The company announced plans last month to walk away from the Consumer Electronics Show after a nearly two-decade involvement with the confab and the organization behind it.
That made tonight's keynote address from Microsoft Chief Executive Steve Ballmer the beginning of the end. Microsoft didn't make any major announcements (other than the fact that Kinect is coming to Windows on February 1). But then, the company has said the timing of the annual confab doesn't generally align with its product news milestones, and that's the key reason it's bailing on the show.
Microsoft talked up Windows Phone (its mobile phone operating system that's been getting some praise from the tech press), gave a look at some of the upcoming trim ultrabook computers running Windows 7, demoed some previously disclosed features of Windows 8 (which should debut toward the end of 2012), and touted its tile-based Metro interface.

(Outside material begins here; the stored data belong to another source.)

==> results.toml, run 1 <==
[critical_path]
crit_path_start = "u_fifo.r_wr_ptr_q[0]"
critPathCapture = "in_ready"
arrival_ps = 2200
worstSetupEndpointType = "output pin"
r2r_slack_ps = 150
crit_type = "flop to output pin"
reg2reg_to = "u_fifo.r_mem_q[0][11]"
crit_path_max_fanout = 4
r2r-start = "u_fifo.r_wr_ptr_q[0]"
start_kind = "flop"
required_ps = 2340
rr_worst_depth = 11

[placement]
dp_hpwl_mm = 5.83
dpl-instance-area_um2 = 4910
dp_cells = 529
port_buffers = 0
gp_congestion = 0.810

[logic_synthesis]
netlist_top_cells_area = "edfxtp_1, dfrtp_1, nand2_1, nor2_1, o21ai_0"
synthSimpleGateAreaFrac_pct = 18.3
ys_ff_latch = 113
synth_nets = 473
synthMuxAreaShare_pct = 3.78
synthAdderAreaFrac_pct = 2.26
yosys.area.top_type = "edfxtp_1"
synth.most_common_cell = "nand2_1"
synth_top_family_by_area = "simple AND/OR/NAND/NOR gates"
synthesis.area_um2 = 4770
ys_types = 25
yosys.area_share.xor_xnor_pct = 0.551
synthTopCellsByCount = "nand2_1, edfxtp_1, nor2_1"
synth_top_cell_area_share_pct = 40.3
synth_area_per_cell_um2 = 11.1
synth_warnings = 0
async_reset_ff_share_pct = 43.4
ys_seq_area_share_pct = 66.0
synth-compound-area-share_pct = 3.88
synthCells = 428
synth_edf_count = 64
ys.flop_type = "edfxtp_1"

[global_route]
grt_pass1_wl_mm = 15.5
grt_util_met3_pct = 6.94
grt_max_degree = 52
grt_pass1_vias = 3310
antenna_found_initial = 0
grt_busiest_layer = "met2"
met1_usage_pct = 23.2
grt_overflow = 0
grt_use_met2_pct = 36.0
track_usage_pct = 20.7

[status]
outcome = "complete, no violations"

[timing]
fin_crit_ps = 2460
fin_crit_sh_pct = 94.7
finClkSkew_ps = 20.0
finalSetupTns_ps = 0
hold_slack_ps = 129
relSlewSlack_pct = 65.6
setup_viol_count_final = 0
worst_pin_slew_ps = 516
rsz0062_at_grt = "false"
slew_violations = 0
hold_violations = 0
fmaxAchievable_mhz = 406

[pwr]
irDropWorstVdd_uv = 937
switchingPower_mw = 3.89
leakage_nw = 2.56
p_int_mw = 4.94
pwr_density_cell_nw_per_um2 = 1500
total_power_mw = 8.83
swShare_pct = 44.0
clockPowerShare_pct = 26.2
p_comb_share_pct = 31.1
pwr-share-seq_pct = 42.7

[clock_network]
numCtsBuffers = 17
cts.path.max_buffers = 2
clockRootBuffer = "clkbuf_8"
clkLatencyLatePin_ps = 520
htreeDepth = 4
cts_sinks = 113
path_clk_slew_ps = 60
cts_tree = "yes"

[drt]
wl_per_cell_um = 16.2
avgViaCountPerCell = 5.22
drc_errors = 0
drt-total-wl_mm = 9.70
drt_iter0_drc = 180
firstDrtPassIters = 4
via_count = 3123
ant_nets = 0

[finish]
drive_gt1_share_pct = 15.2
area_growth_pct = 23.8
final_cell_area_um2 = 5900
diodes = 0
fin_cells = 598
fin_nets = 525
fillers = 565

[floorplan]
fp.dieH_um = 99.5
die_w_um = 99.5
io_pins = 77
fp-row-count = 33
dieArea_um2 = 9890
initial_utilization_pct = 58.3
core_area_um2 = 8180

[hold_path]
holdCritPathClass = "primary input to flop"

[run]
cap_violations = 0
<file path="src/rtl/fp_pkg.sv">
// Shared fixed-point package: FSM state type, default geometry and the
// saturation-code helpers reused by the fixed-point adder/divider family.
package fp_pkg;

    localparam int FP_WIDTH_DEF = 16;
    localparam int FP_FRAC_DEF  = 8;

    typedef enum logic [1:0] {
        IDLE = 2'd0,
        CALC = 2'd1,
        DONE = 2'd2
    } fp_div_state_t;

    // Largest positive two's-complement code for a given width (0x7FFF at 16 bits).
    function automatic logic [63:0] fp_max(input int width);
        return (64'd1 << (width - 1)) - 64'd1;
    endfunction

    // Most negative code for a given width (0x8000 at 16 bits), as its unsigned magnitude.
    function automatic logic [63:0] fp_min(input int width);
        return 64'd1 << (width - 1);
    endfunction

endpackage

</file>
<file path="src/rtl/fp_div_if.sv">
// Operand/result bus of the fixed-point divider.
//
// Handshake: a transfer happens on a rising clock edge where valid and ready
// are both high. The producer holds valid and its payload stable until that
// edge; ready may change freely and never depends combinationally on valid.
// Input side: in_valid/in_ready carry dividend/divisor. Output side:
// out_valid/out_ready carry quotient/ovrflw/div_zero.
interface fp_div_if #(
    parameter int WIDTH = 16
);
    logic             in_valid;
    logic             in_ready;
    logic [WIDTH-1:0] dividend;
    logic [WIDTH-1:0] divisor;
    logic             out_valid;
    logic             out_ready;
    logic [WIDTH-1:0] quotient;
    logic             ovrflw;
    logic             div_zero;

    modport master (
        output in_valid, dividend, divisor, out_ready,
        input  in_ready, out_valid, quotient, ovrflw, div_zero
    );

    modport slave (
        input  in_valid, dividend, divisor, out_ready,
        output in_ready, out_valid, quotient, ovrflw, div_zero
    );
endinterface

</file>
<file path="src/rtl/fp_sat_sign.sv">
// Applies the result sign to an unsigned quotient magnitude and clips it to
// the representable two's-complement range, flagging any clipping.
module fp_sat_sign
    import fp_pkg::*;
#(
    parameter int WIDTH = 16,
    parameter int QW    = 24
) (
    input  logic [QW-1:0]    q_mag,
    input  logic             sign,
    output logic [WIDTH-1:0] quotient,
    output logic             ovrflw
);

    localparam logic [WIDTH-1:0] MAX_CODE = WIDTH'(fp_max(WIDTH));
    localparam logic [WIDTH-1:0] MIN_CODE = WIDTH'(fp_min(WIDTH));
    localparam logic [QW-1:0]    POS_LIM  = QW'(fp_max(WIDTH));
    localparam logic [QW-1:0]    NEG_LIM  = QW'(fp_min(WIDTH));

    logic [WIDTH-1:0] q_low;

    // Clip against the sign-dependent limit, otherwise negate as needed.
    always_comb begin
        quotient = '0;
        ovrflw   = 1'b0;
        q_low    = q_mag[WIDTH-1:0];
        if (!sign && (q_mag > POS_LIM)) begin
            quotient = MAX_CODE;
            ovrflw   = 1'b1;
        end else if (sign && (q_mag > NEG_LIM)) begin
            quotient = MIN_CODE;
            ovrflw   = 1'b1;
        end else if (sign) begin
            quotient = -q_low;
        end else begin
            quotient = q_low;
        end
    end

endmodule

</file>
<file path="src/rtl/fp_div.sv">
// Iterative signed fixed-point divider (restoring shift-and-subtract, one
// quotient bit per cycle) with saturating output.
// Optional macro FP_DIV_ROUND_EN: round half away from zero instead of
// truncating toward zero; latency is the same either way.
module fp_div
    import fp_pkg::*;
#(
    parameter int WIDTH      = FP_WIDTH_DEF,
    parameter int FRAC_WIDTH = FP_FRAC_DEF
) (
    input  logic          clk_in,
    input  logic          rst_in,
    fp_div_if.slave       bus,
    output fp_div_state_t state_dbg
);

    // Quotient bits produced: integer bits plus the fractional shift.
    localparam int N  = WIDTH + FRAC_WIDTH;
    localparam int CW = $clog2(N + 1);
    // Counter value of the extra cycle that registers the saturated result.
    localparam logic [CW-1:0] LAST = CW'(N);

    localparam logic [WIDTH-1:0] MAX_CODE = WIDTH'(fp_max(WIDTH));
    localparam logic [WIDTH-1:0] MIN_CODE = WIDTH'(fp_min(WIDTH));

    fp_div_state_t state, next_state;

    logic [CW-1:0]    cnt;
    logic [N-1:0]     num_q;
    logic [WIDTH:0]   rem_q;
    logic [WIDTH-1:0] dmag_q;
    logic [N-1:0]     q_q;
    logic             sign_q;
    logic [WIDTH-1:0] quotient_q;
    logic             ovrflw_q;
    logic             div_zero_q;

    logic             accept;
    logic [WIDTH-1:0] dvd_mag;
    logic [WIDTH-1:0] dvs_mag;
    logic [WIDTH+1:0] rem_wide;
    logic [WIDTH+1:0] dmag_ext;
    logic             rem_ge;
    logic [WIDTH:0]   rem_next;
    logic [N-1:0]     q_final;
    logic [WIDTH-1:0] sat_quot;
    logic             sat_ovf;

    assign accept        = bus.in_valid && (state == IDLE);
    assign bus.in_ready  = (state == IDLE);
    assign bus.out_valid = (state == DONE);
    assign bus.quotient  = quotient_q;
    assign bus.ovrflw    = ovrflw_q;
    assign bus.div_zero  = div_zero_q;
    assign state_dbg     = state;

    // Operand magnitudes; the most negative code maps onto itself as an unsigned value.
    assign dvd_mag = bus.dividend[WIDTH-1] ? -bus.dividend : bus.dividend;
    assign dvs_mag = bus.divisor[WIDTH-1]  ? -bus.divisor  : bus.divisor;

    // One restoring step: bring in the next numerator bit, subtract if it fits.
    always_comb begin
        rem_wide = {rem_q, num_q[N-1]};
        dmag_ext = {2'b00, dmag_q};
        rem_ge   = (rem_wide >= dmag_ext);
        rem_next = rem_ge ? (WIDTH + 1)'(rem_wide - dmag_ext) : (WIDTH + 1)'(rem_wide);
    end

    // Final quotient magnitude fed to the saturation stage.
    always_comb begin
        q_final = q_q;
`ifdef FP_DIV_ROUND_EN
        if ({rem_q, 1'b0} >= {2'b00, dmag_q}) begin
            q_final = q_q + N'(1);
        end
`endif
    end

    fp_sat_sign #(
        .WIDTH (WIDTH),
        .QW    (N)
    ) u_sat (
        .q_mag    (q_final),
        .sign     (sign_q),
        .quotient (sat_quot),
        .ovrflw   (sat_ovf)
    );

    // State register.
    always_ff @(posedge clk_in or negedge rst_in) begin
        if (!rst_in) begin
            state <= IDLE;
        end else begin
            state <= next_state;
        end
    end

    // Next-state logic: divide-by-zero skips the iterations entirely.
    always_comb begin
        next_state = state;
        case (state)
            IDLE: begin
                if (bus.in_valid) begin
                    next_state = (bus.divisor == '0) ? DONE : CALC;
                end
            end
            CALC: begin
                if (cnt == LAST) begin
                    next_state = DONE;
                end
            end
            DONE: begin
                if (bus.out_ready) begin
                    next_state = IDLE;
                end
            end
            default: next_state = IDLE;
        endcase
    end

    // Datapath: latch operands on accept, iterate in CALC, register the clipped result.
    always_ff @(posedge clk_in or negedge rst_in) begin
        if (!rst_in) begin
            cnt        <= '0;
            num_q      <= '0;
            rem_q      <= '0;
            dmag_q     <= '0;
            q_q        <= '0;
            sign_q     <= 1'b0;
            quotient_q <= '0;
            ovrflw_q   <= 1'b0;
            div_zero_q <= 1'b0;
        end else if (accept) begin
            // A zero dividend carries no sign so the result is never a negative zero.
            sign_q     <= (bus.dividend[WIDTH-1] ^ bus.divisor[WIDTH-1]) && (bus.dividend != '0);
            dmag_q     <= dvs_mag;
            num_q      <= {dvd_mag, {FRAC_WIDTH{1'b0}}};
            rem_q      <= '0;
            q_q        <= '0;
            cnt        <= '0;
            ovrflw_q   <= 1'b0;
            div_zero_q <= 1'b0;
            if (bus.divisor == '0) begin
                quotient_q <= bus.dividend[WIDTH-1] ? MIN_CODE : MAX_CODE;
                ovrflw_q   <= 1'b1;
                div_zero_q <= 1'b1;
            end
        end else if (state == CALC) begin
            if (cnt == LAST) begin
                quotient_q <= sat_quot;
                ovrflw_q   <= sat_ovf;
                cnt        <= '0;
            end else begin
                rem_q <= rem_next;
                q_q   <= {q_q[N-2:0], rem_ge};
                num_q <= {num_q[N-2:0], 1'b0};
                cnt   <= cnt + CW'(1);
            end
        end
    end

endmodule

</file>
<file path="src/flat_wrapper.sv">
// flat-port wrapper written by rule: the top's interface ports become plain ports
module fp_div_flat import fp_pkg::*;
#(
    parameter int WIDTH      = FP_WIDTH_DEF,
    parameter int FRAC_WIDTH = FP_FRAC_DEF
)
  (clk_in, rst_in, state_dbg, bus_in_valid, bus_dividend, bus_divisor, bus_out_ready, bus_in_ready, bus_out_valid, bus_quotient, bus_ovrflw, bus_div_zero);
  fp_div_if #(.WIDTH(WIDTH)) bus_i ();
  input  logic clk_in;
  input  logic rst_in;
  output fp_div_state_t state_dbg;
  input wire logic [$bits(bus_i.in_valid)-1:0] bus_in_valid;
  input wire logic [$bits(bus_i.dividend)-1:0] bus_dividend;
  input wire logic [$bits(bus_i.divisor)-1:0] bus_divisor;
  input wire logic [$bits(bus_i.out_ready)-1:0] bus_out_ready;
  output wire logic [$bits(bus_i.in_ready)-1:0] bus_in_ready;
  output wire logic [$bits(bus_i.out_valid)-1:0] bus_out_valid;
  output wire logic [$bits(bus_i.quotient)-1:0] bus_quotient;
  output wire logic [$bits(bus_i.ovrflw)-1:0] bus_ovrflw;
  output wire logic [$bits(bus_i.div_zero)-1:0] bus_div_zero;
  assign bus_i.in_valid = bus_in_valid;
  assign bus_i.dividend = bus_dividend;
  assign bus_i.divisor = bus_divisor;
  assign bus_i.out_ready = bus_out_ready;
  assign bus_in_ready = bus_i.in_ready;
  assign bus_out_valid = bus_i.out_valid;
  assign bus_quotient = bus_i.quotient;
  assign bus_ovrflw = bus_i.ovrflw;
  assign bus_div_zero = bus_i.div_zero;
  fp_div #(.WIDTH(WIDTH), .FRAC_WIDTH(FRAC_WIDTH)) u_core (.clk_in(clk_in), .rst_in(rst_in), .bus(bus_i), .state_dbg(state_dbg));
endmodule
</file>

(Credit: James Martin/CNET)
Ballmer and Microsoft also used the forum to discuss the momentum that its Xbox video game console--the top selling console in the United States--continues to gain. One demo dealt with watching TV on the Xbox, and showed how--thanks to some help from the Kinect interface--watching "Sesame Street" could be an interactive experience. The Xbox and Kinect use the console's camera to put viewers into the episode, and to let them interact with things on the screen--as if they were on a virtual playground.